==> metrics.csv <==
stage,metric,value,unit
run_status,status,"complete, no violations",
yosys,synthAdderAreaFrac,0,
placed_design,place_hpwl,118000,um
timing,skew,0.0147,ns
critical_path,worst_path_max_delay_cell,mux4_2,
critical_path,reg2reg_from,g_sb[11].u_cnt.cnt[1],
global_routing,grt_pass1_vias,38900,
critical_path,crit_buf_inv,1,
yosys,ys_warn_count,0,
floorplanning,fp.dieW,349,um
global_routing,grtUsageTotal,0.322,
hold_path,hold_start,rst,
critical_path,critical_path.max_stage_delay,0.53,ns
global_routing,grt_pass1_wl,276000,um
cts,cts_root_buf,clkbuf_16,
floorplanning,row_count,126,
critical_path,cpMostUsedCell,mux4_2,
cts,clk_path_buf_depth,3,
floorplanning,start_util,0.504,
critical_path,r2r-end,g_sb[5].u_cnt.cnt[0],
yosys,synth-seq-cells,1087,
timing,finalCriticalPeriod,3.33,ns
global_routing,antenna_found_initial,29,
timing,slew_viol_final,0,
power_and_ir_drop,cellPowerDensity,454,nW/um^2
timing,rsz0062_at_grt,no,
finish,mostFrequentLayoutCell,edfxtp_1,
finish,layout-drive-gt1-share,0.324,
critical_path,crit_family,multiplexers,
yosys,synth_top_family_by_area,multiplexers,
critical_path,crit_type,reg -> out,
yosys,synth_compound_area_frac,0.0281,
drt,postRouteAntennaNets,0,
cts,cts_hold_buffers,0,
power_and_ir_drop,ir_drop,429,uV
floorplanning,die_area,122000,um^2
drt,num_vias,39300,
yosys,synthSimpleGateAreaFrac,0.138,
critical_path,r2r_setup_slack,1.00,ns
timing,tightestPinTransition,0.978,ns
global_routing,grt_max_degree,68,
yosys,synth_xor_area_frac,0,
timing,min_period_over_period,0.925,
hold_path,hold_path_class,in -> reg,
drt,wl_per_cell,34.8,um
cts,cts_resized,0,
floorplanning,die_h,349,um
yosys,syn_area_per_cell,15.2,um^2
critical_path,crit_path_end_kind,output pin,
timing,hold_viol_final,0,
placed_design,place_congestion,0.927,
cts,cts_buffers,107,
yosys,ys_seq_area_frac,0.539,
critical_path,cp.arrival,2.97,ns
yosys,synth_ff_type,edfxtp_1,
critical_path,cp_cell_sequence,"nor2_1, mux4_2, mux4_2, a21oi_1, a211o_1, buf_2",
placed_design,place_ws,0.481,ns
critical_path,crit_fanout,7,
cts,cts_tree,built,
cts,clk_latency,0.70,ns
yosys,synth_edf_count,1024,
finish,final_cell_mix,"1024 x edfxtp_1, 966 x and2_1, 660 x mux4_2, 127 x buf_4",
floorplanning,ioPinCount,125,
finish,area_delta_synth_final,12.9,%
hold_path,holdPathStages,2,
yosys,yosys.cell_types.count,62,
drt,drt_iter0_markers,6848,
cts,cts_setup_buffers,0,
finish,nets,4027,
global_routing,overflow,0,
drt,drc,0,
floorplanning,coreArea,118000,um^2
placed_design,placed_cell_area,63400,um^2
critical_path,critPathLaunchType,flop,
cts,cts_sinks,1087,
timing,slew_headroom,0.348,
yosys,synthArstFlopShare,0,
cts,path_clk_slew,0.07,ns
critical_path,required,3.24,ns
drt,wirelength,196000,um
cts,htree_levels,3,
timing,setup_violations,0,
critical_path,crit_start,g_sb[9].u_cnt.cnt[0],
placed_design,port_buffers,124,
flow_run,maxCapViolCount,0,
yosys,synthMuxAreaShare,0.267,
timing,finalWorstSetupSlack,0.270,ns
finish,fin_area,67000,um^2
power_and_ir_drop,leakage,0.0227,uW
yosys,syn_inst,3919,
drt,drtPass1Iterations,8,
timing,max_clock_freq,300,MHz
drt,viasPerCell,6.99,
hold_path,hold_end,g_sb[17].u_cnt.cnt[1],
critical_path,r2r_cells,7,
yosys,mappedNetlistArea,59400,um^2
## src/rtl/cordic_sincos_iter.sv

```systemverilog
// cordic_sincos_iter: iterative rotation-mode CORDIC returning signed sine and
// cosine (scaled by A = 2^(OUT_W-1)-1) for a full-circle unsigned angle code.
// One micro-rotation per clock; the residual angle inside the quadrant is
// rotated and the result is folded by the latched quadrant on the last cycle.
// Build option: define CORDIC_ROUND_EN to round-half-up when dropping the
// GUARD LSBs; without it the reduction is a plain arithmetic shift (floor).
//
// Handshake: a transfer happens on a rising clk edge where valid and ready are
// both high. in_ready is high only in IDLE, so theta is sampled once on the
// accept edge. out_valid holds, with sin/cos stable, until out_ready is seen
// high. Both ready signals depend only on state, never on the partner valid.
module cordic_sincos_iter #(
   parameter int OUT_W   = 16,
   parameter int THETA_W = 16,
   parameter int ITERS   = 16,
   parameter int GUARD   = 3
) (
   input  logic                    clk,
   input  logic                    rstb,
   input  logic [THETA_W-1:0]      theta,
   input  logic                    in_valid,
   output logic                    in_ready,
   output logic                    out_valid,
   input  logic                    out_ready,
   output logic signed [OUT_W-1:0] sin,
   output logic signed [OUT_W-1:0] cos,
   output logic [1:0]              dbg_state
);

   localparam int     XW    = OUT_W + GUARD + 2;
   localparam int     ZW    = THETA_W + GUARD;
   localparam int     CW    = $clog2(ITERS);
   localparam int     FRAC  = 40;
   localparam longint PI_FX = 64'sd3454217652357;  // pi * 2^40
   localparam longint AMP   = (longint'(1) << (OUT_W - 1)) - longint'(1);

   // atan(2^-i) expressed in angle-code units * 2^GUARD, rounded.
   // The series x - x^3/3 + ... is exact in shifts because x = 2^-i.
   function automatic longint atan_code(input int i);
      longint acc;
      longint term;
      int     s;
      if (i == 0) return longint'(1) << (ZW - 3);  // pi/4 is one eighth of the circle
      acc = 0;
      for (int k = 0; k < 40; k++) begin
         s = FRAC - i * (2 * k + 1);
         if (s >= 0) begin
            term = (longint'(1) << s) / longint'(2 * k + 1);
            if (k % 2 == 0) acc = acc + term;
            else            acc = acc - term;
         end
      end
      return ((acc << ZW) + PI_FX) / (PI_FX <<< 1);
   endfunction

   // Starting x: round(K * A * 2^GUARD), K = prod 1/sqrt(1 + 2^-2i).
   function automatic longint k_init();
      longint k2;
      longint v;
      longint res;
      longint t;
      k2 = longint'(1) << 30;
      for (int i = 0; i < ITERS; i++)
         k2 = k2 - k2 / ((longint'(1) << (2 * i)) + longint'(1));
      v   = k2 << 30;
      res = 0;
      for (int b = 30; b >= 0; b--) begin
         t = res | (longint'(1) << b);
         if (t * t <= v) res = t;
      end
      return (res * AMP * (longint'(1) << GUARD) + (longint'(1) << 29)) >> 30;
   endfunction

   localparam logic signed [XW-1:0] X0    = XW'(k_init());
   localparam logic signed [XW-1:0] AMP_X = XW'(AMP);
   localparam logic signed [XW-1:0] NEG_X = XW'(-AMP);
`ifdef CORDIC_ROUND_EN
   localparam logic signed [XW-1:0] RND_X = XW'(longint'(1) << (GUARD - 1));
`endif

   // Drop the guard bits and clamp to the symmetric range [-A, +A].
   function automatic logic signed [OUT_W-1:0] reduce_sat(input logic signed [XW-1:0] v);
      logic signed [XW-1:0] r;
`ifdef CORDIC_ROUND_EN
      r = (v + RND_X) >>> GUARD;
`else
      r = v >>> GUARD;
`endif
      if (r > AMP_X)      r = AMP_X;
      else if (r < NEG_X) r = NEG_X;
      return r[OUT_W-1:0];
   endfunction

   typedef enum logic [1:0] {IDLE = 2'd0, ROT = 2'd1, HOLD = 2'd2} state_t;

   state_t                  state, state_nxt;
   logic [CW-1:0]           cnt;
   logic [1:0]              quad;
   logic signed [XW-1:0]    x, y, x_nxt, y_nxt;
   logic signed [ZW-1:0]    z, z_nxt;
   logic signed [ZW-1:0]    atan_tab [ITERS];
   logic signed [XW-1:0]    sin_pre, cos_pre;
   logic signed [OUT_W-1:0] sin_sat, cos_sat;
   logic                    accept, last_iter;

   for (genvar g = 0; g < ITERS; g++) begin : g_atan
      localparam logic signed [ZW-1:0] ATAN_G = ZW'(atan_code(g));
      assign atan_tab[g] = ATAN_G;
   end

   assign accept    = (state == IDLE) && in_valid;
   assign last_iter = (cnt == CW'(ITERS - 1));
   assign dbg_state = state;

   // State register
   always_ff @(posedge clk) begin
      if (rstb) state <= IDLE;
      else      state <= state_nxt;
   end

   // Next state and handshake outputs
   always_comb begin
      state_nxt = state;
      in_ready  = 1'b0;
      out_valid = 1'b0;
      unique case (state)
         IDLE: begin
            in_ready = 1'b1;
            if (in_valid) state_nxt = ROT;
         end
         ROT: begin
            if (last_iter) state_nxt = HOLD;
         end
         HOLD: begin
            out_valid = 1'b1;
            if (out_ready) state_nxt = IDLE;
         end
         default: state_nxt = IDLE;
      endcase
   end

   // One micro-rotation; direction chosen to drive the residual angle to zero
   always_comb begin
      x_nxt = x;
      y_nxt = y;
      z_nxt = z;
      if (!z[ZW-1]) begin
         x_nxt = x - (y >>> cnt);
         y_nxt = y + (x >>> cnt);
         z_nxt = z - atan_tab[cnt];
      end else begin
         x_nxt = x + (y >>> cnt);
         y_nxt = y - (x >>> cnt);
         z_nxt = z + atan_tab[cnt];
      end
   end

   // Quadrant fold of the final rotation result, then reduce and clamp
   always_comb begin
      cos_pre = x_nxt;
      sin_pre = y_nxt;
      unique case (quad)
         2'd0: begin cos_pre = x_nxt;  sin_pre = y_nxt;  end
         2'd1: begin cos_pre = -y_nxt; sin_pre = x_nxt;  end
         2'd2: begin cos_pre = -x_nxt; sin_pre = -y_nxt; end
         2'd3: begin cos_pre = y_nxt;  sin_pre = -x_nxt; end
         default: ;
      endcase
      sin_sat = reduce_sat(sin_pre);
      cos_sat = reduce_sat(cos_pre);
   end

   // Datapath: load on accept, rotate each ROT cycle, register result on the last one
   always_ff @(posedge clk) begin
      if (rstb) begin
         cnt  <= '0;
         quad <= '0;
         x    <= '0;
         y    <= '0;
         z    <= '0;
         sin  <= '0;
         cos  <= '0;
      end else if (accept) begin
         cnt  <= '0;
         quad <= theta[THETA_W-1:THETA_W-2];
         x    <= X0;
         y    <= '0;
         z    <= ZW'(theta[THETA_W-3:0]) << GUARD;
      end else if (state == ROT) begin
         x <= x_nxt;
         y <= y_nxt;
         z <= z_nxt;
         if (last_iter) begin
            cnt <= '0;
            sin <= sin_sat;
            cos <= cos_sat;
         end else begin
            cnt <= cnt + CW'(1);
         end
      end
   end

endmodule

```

*YOUR OBJECTIVE*
In the entries above, which lines hold the word "multiplexers"? Copy them out.

*SOLVED EXERCISE*
critical_path,crit_family,multiplexers,
yosys,synth_top_family_by_area,multiplexers,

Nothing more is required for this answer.